I have two tables first one contains the car model, and second one contains specific mode of that model
for example :
This is a part of first table :
Car Brand:
Abarth
Alfa Romeo
Aston Martin
Audi
Bentley
BMW
and second table :
Make/Model:
Chevrolet Pickup (Full Size)
Ford Pickup (Full Size)
Toyota Camry
Nissan Altima
Chevrolet Impala
Honda Accord
GMC Pickup (Full Size)
and I need to join these two tables, I need to use regex on it so i can take the first part of the second table and join the two tables
for example :
> Honda Accord join with Honda in first table
I did something like this :
Dataset<Row> updatedCars = carsTable.join(carsTheftsTable, expr("Car Brand rlike Make/Model")).cache();
but it's not working in java spark expr
not found
any help ?
CodePudding user response:
You could try to cross join and check each model with each car brand if they fit.
For example in pyspark
:
import pyspark.sql.functions as F # noqa
from pyspark.sql.types import StructType, StructField, StringType
df1 = spark.createDataFrame(data=[
["Honda"],
["Alfa Romeo"],
["Aston Martin"],
["Toyota"],
["Nissan"],
["BMW"]
], schema=StructType([StructField("car_brand", StringType())])).cache()

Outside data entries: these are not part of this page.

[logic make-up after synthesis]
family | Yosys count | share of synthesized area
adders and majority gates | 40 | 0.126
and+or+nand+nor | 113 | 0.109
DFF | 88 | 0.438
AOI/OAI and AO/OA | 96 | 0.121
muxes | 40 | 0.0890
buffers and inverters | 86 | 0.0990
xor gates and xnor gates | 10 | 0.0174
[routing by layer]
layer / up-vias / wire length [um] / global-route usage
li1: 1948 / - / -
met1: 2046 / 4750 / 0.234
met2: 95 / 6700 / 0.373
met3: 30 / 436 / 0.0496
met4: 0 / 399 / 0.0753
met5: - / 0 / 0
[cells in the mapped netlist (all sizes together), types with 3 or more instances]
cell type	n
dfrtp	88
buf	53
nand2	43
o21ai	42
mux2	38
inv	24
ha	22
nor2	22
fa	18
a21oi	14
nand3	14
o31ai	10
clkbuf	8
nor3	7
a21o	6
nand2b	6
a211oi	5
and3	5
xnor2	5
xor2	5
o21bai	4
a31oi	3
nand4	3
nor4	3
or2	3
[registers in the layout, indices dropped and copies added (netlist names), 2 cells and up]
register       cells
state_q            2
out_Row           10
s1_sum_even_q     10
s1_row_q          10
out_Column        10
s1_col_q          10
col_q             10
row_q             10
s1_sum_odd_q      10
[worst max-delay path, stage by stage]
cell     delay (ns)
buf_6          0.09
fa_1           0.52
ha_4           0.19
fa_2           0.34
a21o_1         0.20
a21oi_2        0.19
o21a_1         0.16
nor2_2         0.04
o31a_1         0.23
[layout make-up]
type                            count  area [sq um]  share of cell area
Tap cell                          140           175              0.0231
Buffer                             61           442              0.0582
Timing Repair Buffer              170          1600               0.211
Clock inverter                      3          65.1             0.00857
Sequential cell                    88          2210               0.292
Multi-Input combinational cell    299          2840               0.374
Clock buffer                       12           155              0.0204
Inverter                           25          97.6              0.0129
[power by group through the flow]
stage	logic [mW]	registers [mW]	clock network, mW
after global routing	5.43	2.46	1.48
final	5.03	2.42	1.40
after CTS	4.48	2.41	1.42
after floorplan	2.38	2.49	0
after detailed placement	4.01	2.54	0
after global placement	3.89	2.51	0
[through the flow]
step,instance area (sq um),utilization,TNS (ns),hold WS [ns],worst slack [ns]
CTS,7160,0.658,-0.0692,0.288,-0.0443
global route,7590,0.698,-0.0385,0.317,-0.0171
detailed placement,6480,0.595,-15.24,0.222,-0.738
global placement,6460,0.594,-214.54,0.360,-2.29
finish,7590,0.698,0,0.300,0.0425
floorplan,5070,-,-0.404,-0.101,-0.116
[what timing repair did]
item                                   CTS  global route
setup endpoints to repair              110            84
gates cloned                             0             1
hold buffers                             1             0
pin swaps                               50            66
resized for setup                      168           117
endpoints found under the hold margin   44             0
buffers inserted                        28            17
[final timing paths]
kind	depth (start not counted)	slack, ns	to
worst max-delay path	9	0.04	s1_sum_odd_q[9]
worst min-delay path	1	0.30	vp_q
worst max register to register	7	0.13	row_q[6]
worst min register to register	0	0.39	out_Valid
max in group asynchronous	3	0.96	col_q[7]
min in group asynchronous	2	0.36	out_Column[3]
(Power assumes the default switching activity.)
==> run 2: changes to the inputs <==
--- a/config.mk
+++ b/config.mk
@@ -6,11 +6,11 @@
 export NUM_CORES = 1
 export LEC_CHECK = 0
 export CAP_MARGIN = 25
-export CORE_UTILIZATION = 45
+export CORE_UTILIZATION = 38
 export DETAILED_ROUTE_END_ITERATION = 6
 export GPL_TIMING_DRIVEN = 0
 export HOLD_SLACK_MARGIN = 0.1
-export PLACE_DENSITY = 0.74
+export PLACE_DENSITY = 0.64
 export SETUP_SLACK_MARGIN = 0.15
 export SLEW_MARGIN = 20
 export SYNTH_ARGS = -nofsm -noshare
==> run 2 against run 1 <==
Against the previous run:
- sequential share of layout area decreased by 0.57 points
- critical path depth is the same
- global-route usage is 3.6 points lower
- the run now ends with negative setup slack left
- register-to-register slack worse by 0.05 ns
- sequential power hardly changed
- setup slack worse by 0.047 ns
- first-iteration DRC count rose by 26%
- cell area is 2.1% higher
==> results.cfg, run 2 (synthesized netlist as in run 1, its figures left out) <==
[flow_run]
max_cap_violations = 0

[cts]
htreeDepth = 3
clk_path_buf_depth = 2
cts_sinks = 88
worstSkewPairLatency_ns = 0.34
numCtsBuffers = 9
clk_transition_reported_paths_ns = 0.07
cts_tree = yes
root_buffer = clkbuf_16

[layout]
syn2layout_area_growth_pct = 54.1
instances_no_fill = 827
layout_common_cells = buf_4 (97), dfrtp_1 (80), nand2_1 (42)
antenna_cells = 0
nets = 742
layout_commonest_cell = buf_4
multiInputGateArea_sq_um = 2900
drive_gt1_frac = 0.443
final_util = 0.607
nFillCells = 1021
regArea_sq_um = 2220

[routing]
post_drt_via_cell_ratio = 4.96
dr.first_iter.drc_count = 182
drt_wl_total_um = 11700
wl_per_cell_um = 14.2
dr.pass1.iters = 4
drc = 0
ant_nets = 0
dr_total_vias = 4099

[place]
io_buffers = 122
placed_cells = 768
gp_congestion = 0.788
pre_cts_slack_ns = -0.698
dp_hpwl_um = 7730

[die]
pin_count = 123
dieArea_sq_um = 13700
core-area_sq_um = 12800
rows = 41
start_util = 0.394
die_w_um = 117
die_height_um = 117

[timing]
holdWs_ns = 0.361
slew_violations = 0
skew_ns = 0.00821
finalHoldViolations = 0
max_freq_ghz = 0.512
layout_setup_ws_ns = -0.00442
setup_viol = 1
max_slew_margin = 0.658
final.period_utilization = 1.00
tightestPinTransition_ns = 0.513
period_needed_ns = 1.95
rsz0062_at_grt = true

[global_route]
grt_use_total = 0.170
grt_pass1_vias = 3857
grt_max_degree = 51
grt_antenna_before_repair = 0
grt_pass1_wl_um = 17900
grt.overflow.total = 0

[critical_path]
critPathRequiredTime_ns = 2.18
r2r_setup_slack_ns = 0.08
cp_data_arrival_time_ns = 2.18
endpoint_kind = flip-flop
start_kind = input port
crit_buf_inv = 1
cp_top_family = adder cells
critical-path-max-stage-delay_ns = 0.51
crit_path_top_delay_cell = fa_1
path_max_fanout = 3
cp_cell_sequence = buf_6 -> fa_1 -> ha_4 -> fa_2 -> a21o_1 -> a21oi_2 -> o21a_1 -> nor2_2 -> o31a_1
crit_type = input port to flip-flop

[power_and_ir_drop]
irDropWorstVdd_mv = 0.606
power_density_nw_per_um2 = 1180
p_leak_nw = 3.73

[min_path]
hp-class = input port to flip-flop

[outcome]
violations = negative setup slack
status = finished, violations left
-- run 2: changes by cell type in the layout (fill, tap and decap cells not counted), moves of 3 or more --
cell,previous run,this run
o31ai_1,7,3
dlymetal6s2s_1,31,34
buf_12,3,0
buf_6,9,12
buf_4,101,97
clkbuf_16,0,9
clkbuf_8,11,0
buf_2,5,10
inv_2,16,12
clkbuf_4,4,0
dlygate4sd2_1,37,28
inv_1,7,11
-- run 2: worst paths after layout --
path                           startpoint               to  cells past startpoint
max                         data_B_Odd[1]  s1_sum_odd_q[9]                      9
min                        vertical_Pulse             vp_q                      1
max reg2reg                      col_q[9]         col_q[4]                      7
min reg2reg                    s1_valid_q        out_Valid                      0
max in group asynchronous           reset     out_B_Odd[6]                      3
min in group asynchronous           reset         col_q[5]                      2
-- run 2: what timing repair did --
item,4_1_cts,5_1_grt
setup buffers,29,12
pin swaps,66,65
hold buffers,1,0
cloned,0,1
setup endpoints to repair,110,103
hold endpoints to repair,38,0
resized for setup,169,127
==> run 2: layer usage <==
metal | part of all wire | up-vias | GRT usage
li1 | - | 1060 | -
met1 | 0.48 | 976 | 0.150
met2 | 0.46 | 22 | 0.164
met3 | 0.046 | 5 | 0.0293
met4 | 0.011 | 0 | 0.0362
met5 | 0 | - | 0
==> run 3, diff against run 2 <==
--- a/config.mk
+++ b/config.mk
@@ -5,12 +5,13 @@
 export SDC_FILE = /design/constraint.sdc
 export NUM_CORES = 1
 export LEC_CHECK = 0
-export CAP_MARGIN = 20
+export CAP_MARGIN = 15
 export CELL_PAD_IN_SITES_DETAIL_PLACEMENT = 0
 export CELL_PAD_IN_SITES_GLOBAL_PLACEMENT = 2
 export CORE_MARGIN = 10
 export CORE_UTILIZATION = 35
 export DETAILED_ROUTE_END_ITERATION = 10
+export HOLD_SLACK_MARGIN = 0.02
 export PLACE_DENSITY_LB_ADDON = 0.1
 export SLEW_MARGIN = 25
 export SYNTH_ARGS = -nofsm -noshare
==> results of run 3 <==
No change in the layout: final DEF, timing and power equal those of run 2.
File: src/rtl/traffic_pkg.sv
// traffic_pkg
// Shared definitions for the traffic-light controller and its timing companion.
//   light_t         : light codes driven by the controller (11 is illegal)
//   RED_T/AMBER_T/GREEN_T : per-light durations in ticks used by the controller
//   COUNT_W_DEFAULT : default width of the elapsed-seconds count
package traffic_pkg;

  typedef enum logic [1:0] {
    RED     = 2'b00,
    AMBER   = 2'b01,
    GREEN   = 2'b10,
    ILLEGAL = 2'b11
  } light_t;

  localparam int RED_T   = 8;
  localparam int AMBER_T = 3;
  localparam int GREEN_T = 6;

  localparam int COUNT_W_DEFAULT = 4;

endpackage

File: src/rtl/light_timer_if.sv
// light_timer_if
// Signals exchanged between the traffic-light controller and light_timer.
//   state_in   : current light code (controller -> timer)
//   ped_active : pedestrian sequence running (controller -> timer)
//   tick       : one-cycle 1 Hz enable (timer -> controller)
//   count      : whole ticks elapsed in the current light (timer -> controller)
//   ped_req    : tick-aligned pedestrian request (timer -> controller)
// Modports: master = controller side, slave = light_timer side.
interface light_timer_if
  import traffic_pkg::*;
#(
  parameter int COUNT_W = COUNT_W_DEFAULT
);

  light_t             state_in;
  logic               ped_active;
  logic               tick;
  logic [COUNT_W-1:0] count;
  logic               ped_req;

  modport master (
    output state_in,
    output ped_active,
    input  tick,
    input  count,
    input  ped_req
  );

  modport slave (
    input  state_in,
    input  ped_active,
    output tick,
    output count,
    output ped_req
  );

endinterface

File: src/rtl/ped_debounce.sv
// ped_debounce
// Conditions the raw pedestrian push-button into a clean accepted level.
//   clk    : system clock
//   reset  : asynchronous, active-high
//   button : raw asynchronous push-button input
//   level  : accepted (debounced) button level
module ped_debounce #(
  parameter int DEBOUNCE_CYCLES = 500_000
) (
  input  logic clk,
  input  logic reset,
  input  logic button,
  output logic level
);

  localparam int CNT_W = $clog2(DEBOUNCE_CYCLES);
  localparam logic [CNT_W-1:0] CNT_LAST = CNT_W'(DEBOUNCE_CYCLES - 1);

  logic             sync_meta;
  logic             sync_level;
  logic [CNT_W-1:0] cnt;

  // Two-flop synchroniser, then a run-length counter of cycles in which the
  // synchronised level disagrees with the accepted one. Any agreement restarts
  // the run, so only an uninterrupted DEBOUNCE_CYCLES run flips the level.
  always_ff @(posedge clk or posedge reset) begin
    if (reset) begin
      sync_meta  <= 1'b0;
      sync_level <= 1'b0;
      cnt        <= '0;
      level      <= 1'b0;
    end else begin
      sync_meta  <= button;
      sync_level <= sync_meta;
      if (sync_level == level) begin
        cnt <= '0;
      end else if (cnt == CNT_LAST) begin
        level <= sync_level;
        cnt   <= '0;
      end else begin
        cnt <= cnt + CNT_W'(1);
      end
    end
  end

endmodule

File: src/rtl/light_timer.sv
// light_timer
// Timing and input-conditioning companion to the traffic-light controller.
//   clk        : system clock
//   reset      : asynchronous, active-high; clears every register
//   ped_button : raw pedestrian push-button, active-high
//   bus        : light_timer_if slave (state_in, ped_active in;
//                tick, count, ped_req out)
module light_timer
  import traffic_pkg::*;
#(
  parameter int TICK_DIV        = 50_000_000,
  parameter int DEBOUNCE_CYCLES = 500_000,
  parameter int COUNT_W         = COUNT_W_DEFAULT
) (
  input  logic          clk,
  input  logic          reset,
  input  logic          ped_button,
  light_timer_if.slave  bus
);

  localparam int PRESC_W = $clog2(TICK_DIV);
  localparam logic [PRESC_W-1:0] PRESC_LAST = PRESC_W'(TICK_DIV - 1);
  localparam logic [COUNT_W-1:0] COUNT_MAX  = '1;

  logic [PRESC_W-1:0] presc;
  logic               tick_q;
  light_t             state_q;
  logic [COUNT_W-1:0] count_q;
  logic               ped_level;
  logic               ped_level_q;
  logic               pending;
  logic               ped_req_q;
  logic               ped_rise;

  ped_debounce #(
    .DEBOUNCE_CYCLES(DEBOUNCE_CYCLES)
  ) u_ped_debounce (
    .clk    (clk),
    .reset  (reset),
    .button (ped_button),
    .level  (ped_level)
  );

  assign ped_rise = ped_level & ~ped_level_q;

  // Free-running prescaler; tick is registered from the wrap so it lands in
  // the cycle after the wrap and the period stays exactly TICK_DIV.
  always_ff @(posedge clk or posedge reset) begin
    if (reset) begin
      presc  <= '0;
      tick_q <= 1'b0;
    end else begin
      tick_q <= (presc == PRESC_LAST);
      presc  <= (presc == PRESC_LAST) ? '0 : presc + PRESC_W'(1);
    end
  end

  // A light change clears the count and wins over a coincident tick, so the
  // count restarts from the cycle the new light is first seen.
  always_ff @(posedge clk or posedge reset) begin
    if (reset) begin
      state_q <= RED;
      count_q <= '0;
    end else begin
      state_q <= bus.state_in;
      if (bus.state_in != state_q) begin
        count_q <= '0;
      end else if (tick_q && (count_q != COUNT_MAX)) begin
        count_q <= count_q + COUNT_W'(1);
      end
    end
  end

  // A request is held until the controller has sampled it on one tick, then
  // dropped together with pending. Presses while the controller is already
  // serving pedestrians or a request is outstanding are discarded.
  always_ff @(posedge clk or posedge reset) begin
    if (reset) begin
      ped_level_q <= 1'b0;
      pending     <= 1'b0;
      ped_req_q   <= 1'b0;
    end else begin
      ped_level_q <= ped_level;
      if (tick_q && ped_req_q) begin
        pending   <= 1'b0;
        ped_req_q <= 1'b0;
      end else begin
        if (ped_rise && !bus.ped_active && !ped_req_q) begin
          pending <= 1'b1;
        end
        ped_req_q <= pending;
      end
    end
  end

  assign bus.tick    = tick_q;
  assign bus.count   = count_q;
  assign bus.ped_req = ped_req_q;

endmodule

File: src/flat_wrapper.sv
// flat-port wrapper written by rule: the top's interface ports become plain ports
module light_timer_flat import traffic_pkg::*;
#(
  parameter int TICK_DIV        = 50_000_000,
  parameter int DEBOUNCE_CYCLES = 500_000,
  parameter int COUNT_W         = COUNT_W_DEFAULT
)
  (clk, reset, ped_button, bus_state_in, bus_ped_active, bus_tick, bus_count, bus_ped_req);
  light_timer_if #(.COUNT_W(COUNT_W)) bus_i ();
  input  logic clk;
  input  logic reset;
  input  logic ped_button;
  input wire logic [$bits(bus_i.state_in)-1:0] bus_state_in;
  input wire logic [$bits(bus_i.ped_active)-1:0] bus_ped_active;
  output wire logic [$bits(bus_i.tick)-1:0] bus_tick;
  output wire logic [$bits(bus_i.count)-1:0] bus_count;
  output wire logic [$bits(bus_i.ped_req)-1:0] bus_ped_req;
  assign bus_i.state_in = bus_state_in;
  assign bus_i.ped_active = bus_ped_active;
  assign bus_tick = bus_i.tick;
  assign bus_count = bus_i.count;
  assign bus_ped_req = bus_i.ped_req;
  light_timer #(.TICK_DIV(TICK_DIV), .DEBOUNCE_CYCLES(DEBOUNCE_CYCLES), .COUNT_W(COUNT_W)) u_core (.clk(clk), .reset(reset), .ped_button(ped_button), .bus(bus_i));
endmodule
File: config.mk
export PLATFORM = sky130hd
export DESIGN_NAME = light_timer_flat
export DESIGN_NICKNAME = d
export VERILOG_FILES = /design/src/rtl/traffic_pkg.sv /design/src/rtl/light_timer_if.sv /design/src/rtl/ped_debounce.sv /design/src/rtl/light_timer.sv /design/src/flat_wrapper.sv
export SDC_FILE = /design/constraint.sdc
export NUM_CORES = 1
export LEC_CHECK = 0
export BUFFER_PORTS_ARGS = -buffer_cell sky130_fd_sc_hd__clkbuf_2
export CORE_MARGIN = 2
export CORE_UTILIZATION = 65
export CTS_BUF_LIST = sky130_fd_sc_hd__clkbuf_4 sky130_fd_sc_hd__clkbuf_8 sky130_fd_sc_hd__clkbuf_16
export DETAILED_ROUTE_END_ITERATION = 12
export PLACE_DENSITY = 0.9
export SLEW_MARGIN = 30
export SYNTH_ARGS = -nofsm -noshare
export SYNTH_HDL_FRONTEND = slang
export SYNTH_SLANG_ARGS = --single-unit
export TNS_END_PERCENT = 50
File: constraint.sdc
create_clock -name clk -period 6.05 [get_ports clk]
set_input_delay 0.9075 -clock clk [delete_from_list [all_inputs] [get_ports clk]]
set_output_delay 0.9075 -clock clk [all_outputs]
set_load 0.01 [all_outputs]
# Word level (Yosys, flattened, before mapping)
# Index checks and enable logic that the tools add are counted.
# classes
n_addsub	3
eq_ne	5
n_mux	8
bitwise	3
n_reduce_logical	9
# op_table
operator	count
two-way mux 19 bit	2
adder 26 x 1 -> 26 bit, second input constant	1
== test 26 bit, second input constant	1
two-way mux 26 bit	1
adder 19 x 1 -> 19 bit, second input constant	1
== test 19 bit, second input constant	1
two-way mux 4 bit	2
adder 4 x 1 -> 4 bit, second input constant	1
logical AND 1 bit	4
inequality test 4 bit, second input constant	1
nonzero test 2 bit	2
two-way mux 1 bit	3
logical NOT 1 bit	2
inequality test 2 bit	1
inverter 1 bit	2
AND reduction 2 bit	1
AND 1 bit	1
== test 1 bit	1
# word_totals
ff_bits	58
input_bits	6
output_inout_bits	6
word_cells	39

# Depth between registers and ports, before layout
# logic_depth
ltp_word	6
depth_mapped	7

# Cells and area by module
# From an unflattened synthesis, not the netlist that was laid out.
# hier_totals
hier_cells	266
hier_area_um2	2810.2
# modules_own_cells
module	instances	cells_per_inst	area_each_um2
light_timer	1	163	1719.1
ped_debounce	1	103	1091.0

# Worst setup path after synthesis
# Ideal clock, no wire load.
# synth_path
kind	register to register
startpoint	reg u_core.u_ped_debounce.cnt[11]
endpoint	reg u_core.u_ped_debounce.level
setup_ns	0.125
arrival_ns	1.885
setup_slack_ns	4.040
stages_incl_launch_ff	5
path_cell_list	dfrtp_1 or4b_1 or4_4 nor2_1 mux2_2
# synth_between
elab_chain_len	2
# synth_rtl
item	line	rtl
start, declared	ped_debounce.sv:21	logic [CNT_W-1:0] cnt;
start signal, assigned	ped_debounce.sv:41	cnt <= cnt + CNT_W'(1);
== test 19 bit	ped_debounce.sv:37	end else if (cnt == CNT_LAST) begin
AND reduction 2 bit (no source line)	--	
end signal, assigned	ped_debounce.sv:38	level <= sync_level;
end, declared	ped_debounce.sv:13	output logic level
# No other way between the ends.
# A chain may end at the register's enable or synchronous reset.

# Worst setup path after layout
# layout_path
startpoint	reg u_core.u_ped_debounce.cnt[11]
endpoint	reg u_core.u_ped_debounce.cnt[9]
# layout_between
elab_chain_len	3
# layout_rtl
item	line	rtl
== test 19 bit	ped_debounce.sv:37	
two-way mux 19 bit	ped_debounce.sv:37	
two-way mux 19 bit	ped_debounce.sv:35	if (sync_level == level) begin
# No other way between the ends.

==> results.md <==
* Status: complete, no violations
* Core ar. at 4060 um2
* Num rows at 23
* Aggregate routed wire length at 5.30 mm
* Root Driver: clkbuf_8
* Int Pwr at 0.583 mW
* HP Class: reg2reg
* ANT cells at 0
* Worst VDD drop at 0.197 mV
* Placed cell count at 331
* Final antenna-violating net count at 0
* Mapped Area at 2790 um2
* Cell Chain, Critical Path: or4b_1 -> or4_4 -> o21ai_4 -> nor2_1
* Die Area at 4830 um2
* RePlAce Congestion at 0.951
* Clock group share of total power at 45.4%
* Worst-path clk slew at 0.07 ns
* Yosys reg bits at 58
* Starting density of the core at 68.7%
* Data required, critical path at 6.25 ns
* Crit path largest cell delay at 0.55 ns
* Fin area at 3070 um2
* Ys async rst share at 100%
* Setup crit start kind: flop
* Layout cell share with drive strength beyond 1 at 13.5%
* Area Overhead vs Synth at 10.2%
* Switch share at 22.5%
* Critical Path Sink Type: flop
* I/O Buffers at 11
* Sequential fraction of the synthesis area at 52.1%
* Avg Inst Size Synth at 10.1 um2
* Final Hold Fails at 0
* Final Max Slew Viols at 0
* Sequential share of power at 52.3%
* Unrepaired setup endpoints after global routing: no
* Final core occ at 75.7%
* Syn. warnings at 0
* Filler cells at 267
* Post-route DRC at 0
* Yosys cell types at 38
* Clk Latency, worst-skew pair at 0.34 ns
* Die Y at 69.5 um
* Fin worst setup slack at 3.89 ns
* Post-CTS Resized at 0
* Post-route setup TNS at 0 ns
* # Post-CTS Setup Buffers at 0
* Via count at 2103
* Fin cells at 347
* Leak at 1.31 nW
* Clock sinks at 58
* Congestion Overflow GR at 0
* TritonCTS buffer count at 9
* Mean number of vias per cell at 6.06
* Period utilization at 35.8%
* CP Max Fanout at 18
* Global-route wire length before repair at 9.09 mm
* Commonest non-fill, non-tap cell in the layout: dfrtp_1
* Dpl cell area at 2880 um2
* EDFF count, synth at 0
* Tmin final at 2.16 ns
* Drt wl/cell at 15.3 um
* Boundary Pins at 12
* Pwr Density at 245 nW/um2
* Ys flop type: dfrtp_1
* Logic pwr share at 2.3%
* Most frequent cells in the layout: 58 x dfrtp_1, 35 x nor2_1, 25 x xnor2_1
* Hold slack at 0.349 ns
* DPL Wire Length at 3.60 mm
* Total track usage at 24.0%
* Cts hold-fix bufs at 0
* Final #Nets at 301
* Largest net degree at the start of global routing at 59
* Fmax at 462 MHz
* DP Worst Slack at 3.90 ns
* Initial antenna violation count at 0
* Worst clock skew at 0.00803 ns
* Sw power at 0.169 mW
* Crit path DAT at 2.36 ns
* Cells after Synth at 276
* DIE WIDTH at 69.5 um
* Crit-path slowest cell: or4_4
* DRT Pass-1 Iters at 4
* Setup-failing EPs final at 0
* Worst rel slew slack at 36.8%
* Max-cap violations at 0
* CTS Buffer Depth at 2
* H-tree depth at 3
* CP Class: reg2reg
* Drt first-iter violations at 94
* Multi-input gate area at 1260 um2
* Register area at 1450 um2
* CTS tree: done
* Vias in the first global route at 2112
* Post-Syn Nets at 285
* Tot Pwr at 0.753 mW
* Least-Margin Pin Slew at 0.941 ns
[cell type report]
| cell class | count | area share, % |
|---|---|---|
| clock inverter | 7 | 2.28 |
| sequential | 58 | 47.3 |
| clock buffer | 9 | 4.03 |
| multi-input combinational | 201 | 41.1 |
| timing repair buffer | 12 | 2.04 |
| tap | 50 | 2.04 |
| inverter | 10 | 1.22 |
[worst max-delay path: cells and delay by family (launching register included)]
| family | cells | cell delay, ns |
|---|---|---|
| and+or+nand+nor | 3 | 1.20 |
| AOI/OAI and AO/OA | 1 | 0.40 |
| DFF | 1 | 0.43 |
[cells by family (layout without fill, tap and decap cells)]
family          Yosys count  count (layout)  share of synthesized area (%)
simple gates            136             136                           26.7
flops                    58              58                           52.1
xor+xnor                 36              36                           11.3
compound gates           25              25                           5.57
buf+inv                  17              38                           2.60
fa+ha+maj                 3               3                           1.35
mux                       1               1                          0.404
[layer usage]
layer	GRT usage, %	share of wire [%]	vias to the layer above
met3	8.28	4.2	13
met5	0	0	-
met2	40.7	52	48
li1	-	-	1012
met1	27.2	42	1030
met4	11.1	1.8	0
[final timing paths]
kind	startpoint	endpoint	slack, ns	cells after the start
worst max-delay path	u_core.u_ped_debounce.cnt[11]	u_core.u_ped_debounce.cnt[9]	3.89	4
worst min-delay path	u_core.u_ped_debounce.sync_meta	u_core.u_ped_debounce.sync_level	0.35	0
worst max register to register	u_core.u_ped_debounce.cnt[11]	u_core.u_ped_debounce.cnt[9]	3.89	4
worst min register to register	u_core.u_ped_debounce.sync_meta	u_core.u_ped_debounce.sync_level	0.35	0
max in group asynchronous	reset	u_core.u_ped_debounce.cnt[11]	4.82	3
min in group asynchronous	reset	u_core.state_q[1]	0.77	3
[state kept, by name (all words and copies together), names as in the netlist]
name and flops:
u_core.bus.tick 1, u_core.state_q 2, u_core.u_ped_debounce.cnt 19, u_core.u_ped_debounce.sync_meta 1
u_core.ped_level_q 1, u_core.pending 1, u_core.u_ped_debounce.sync_level 1, u_core.u_ped_debounce.level 1
u_core.bus.count 4, u_core.bus.ped_req 1, u_core.presc 26
[synth_stat cells, types with 7 or more instances]
cell / number / area share, %
dfrtp_1: 58 / 52
nor2_1: 35 / 4.7
xnor2_1: 25 / 7.9
nand3_1: 21 / 3.8
nand2_1: 15 / 2.0
nand4_1: 14 / 3.1
a21oi_1: 12 / 2.2
xor2_1: 11 / 3.5
inv_1: 10 / 1.3
nor3_1: 8 / 1.4
nor4_1: 7 / 1.6
[power by group through the flow]
stage | registers, mW | clock network, mW | logic [mW]
4_1_cts | 0.394 | 0.348 | 0.0181
3_3_place_gp | 0.401 | 0 | 0.0174
5_1_grt | 0.394 | 0.365 | 0.0206
3_5_place_dp | 0.401 | 0 | 0.0178
2_1_floorplan | 0.400 | 0 | 0.0137
6_report | 0.394 | 0.341 | 0.0177
(Power assumes the default switching activity.)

df2 = spark.createDataFrame(data=[
["Chevrolet Pickup (Full Size)"],
["Ford Pickup (Full Size)"],
["Toyota Camry"],
["Nissan Altima"],
["Chevrolet Impala"],
["Honda Accord"],
["GMC Pickup (Full Size)"]
], schema=StructType([StructField("car_model", StringType())])).cache()
df1.crossJoin(df2).filter(F.col("car_model").contains(F.col("car_brand"))).show(100, False)
--------- -------------
|car_brand|car_model |
--------- -------------
|Honda |Honda Accord |
|Toyota |Toyota Camry |
|Nissan |Nissan Altima|
--------- -------------